Republican Dilemma on ACA: the Good Parts Take Money

This will be short and sweet, consider it a Health Care Open Thread.

‘Repeal and Replace’ is a pipe dream. Because all the good parts of ACA including guaranteed issue, coverage of pre-existing conditions and inclusions of young people on their parents’ policy actually cost money. At least up front. Which has to come from somewhere. And that ‘where’ tends to come from the pockets of Republican leaning constituencies including medical equipment manufacturers, insurance companies, and medical providers generally. For example a huge part of projected ACA savings comes from reduction of payments for Medicare Advantage, originally billed as a way to leverage the ‘efficiency’ of private (and profit making) economic entities to public ones. Which efficiency calculation has proved problematic even before you calculate the ‘profit’ thingee. With the result that Medicare reimburses Medicare Advantage providing insurance companies with a 14% surcharge over traditional Medicare. Or I should say “reimbursed”, because most of the much ballyhooed “cuts” to Medicare trumpeted by Republicans have come from elimination of the surcharge. Itself rather problematic given that there seems to be no evidence of actual “efficiencies” in MA.

Republicans have no answer for this dilemna. Just about every specific item they oppose about ACA serves as an offset to the increased costs of guaranteed issue and coverage of pre-exisitng conditions. Including their so-called ‘death panels’ which after all are simply cost-benefit analyses of current provision of medical care. Or the same thing that private corporations spend millions on hiring consultants to address. Because when it comes right down to it ‘efficiency’ in the private corporative sense boils down to cost controls.

As a result Republicans are flailing. Their ‘solutions’ such as they are, including cross state border insurance sales and tort reform do little to nothing to having negative consequences on the actual provision of medical care to end-users (aka ‘patients’) but instead reduce burdens on insurance company and provider bottom lines. The same for repeal of the medical device tax and employer mandates and individual mandates. All increase cost while providing bubkis on the ‘available’ and ‘affordable’ fronts.

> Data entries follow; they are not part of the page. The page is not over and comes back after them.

### src/flat_wrapper.sv
// flat-port wrapper written by rule: the top's interface ports become plain ports
module seq_detector_flat import seq_pkg::*;
#(
    parameter int DEBOUNCE_CYCLES = 500000,
    parameter int MAX_COUNT       = 99,
    parameter bit OVERLAP         = 1'b1
)
  (clk_50MHz, rst, bus_ena, bus_clear, bus_bit_in, bus_bit_push, bus_match_pulse, bus_match_count, bus_count_wrap, bus_state_show, bus_sample_show);
  seq_detector_if bus_i ();
  input  logic clk_50MHz;
  input  logic rst;
  input wire logic [$bits(bus_i.ena)-1:0] bus_ena;
  input wire logic [$bits(bus_i.clear)-1:0] bus_clear;
  input wire logic [$bits(bus_i.bit_in)-1:0] bus_bit_in;
  input wire logic [$bits(bus_i.bit_push)-1:0] bus_bit_push;
  output wire logic [$bits(bus_i.match_pulse)-1:0] bus_match_pulse;
  output wire logic [$bits(bus_i.match_count)-1:0] bus_match_count;
  output wire logic [$bits(bus_i.count_wrap)-1:0] bus_count_wrap;
  output wire logic [$bits(bus_i.state_show)-1:0] bus_state_show;
  output wire logic [$bits(bus_i.sample_show)-1:0] bus_sample_show;
  assign bus_i.ena = bus_ena;
  assign bus_i.clear = bus_clear;
  assign bus_i.bit_in = bus_bit_in;
  assign bus_i.bit_push = bus_bit_push;
  assign bus_match_pulse = bus_i.match_pulse;
  assign bus_match_count = bus_i.match_count;
  assign bus_count_wrap = bus_i.count_wrap;
  assign bus_state_show = bus_i.state_show;
  assign bus_sample_show = bus_i.sample_show;
  seq_detector #(.DEBOUNCE_CYCLES(DEBOUNCE_CYCLES), .MAX_COUNT(MAX_COUNT), .OVERLAP(OVERLAP)) u_core (.clk_50MHz(clk_50MHz), .rst(rst), .bus(bus_i));
endmodule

Those of us who followed health care reform on a daily basis back in 2009 saw that it was at times the rawest form of legislative sausage making. In order to enjoy the nice juiciness of the Bratwurst of Affordable Health Care you had to stomach the knowledge of the nasty bits that actually saved money on the price of the resulting Sausage Dog. And Republicans have no recipe to provide that same Red Hot that doesn’t decrease the quality or increase the sawdust component.

Hoisted by their own Weinar, err Petard.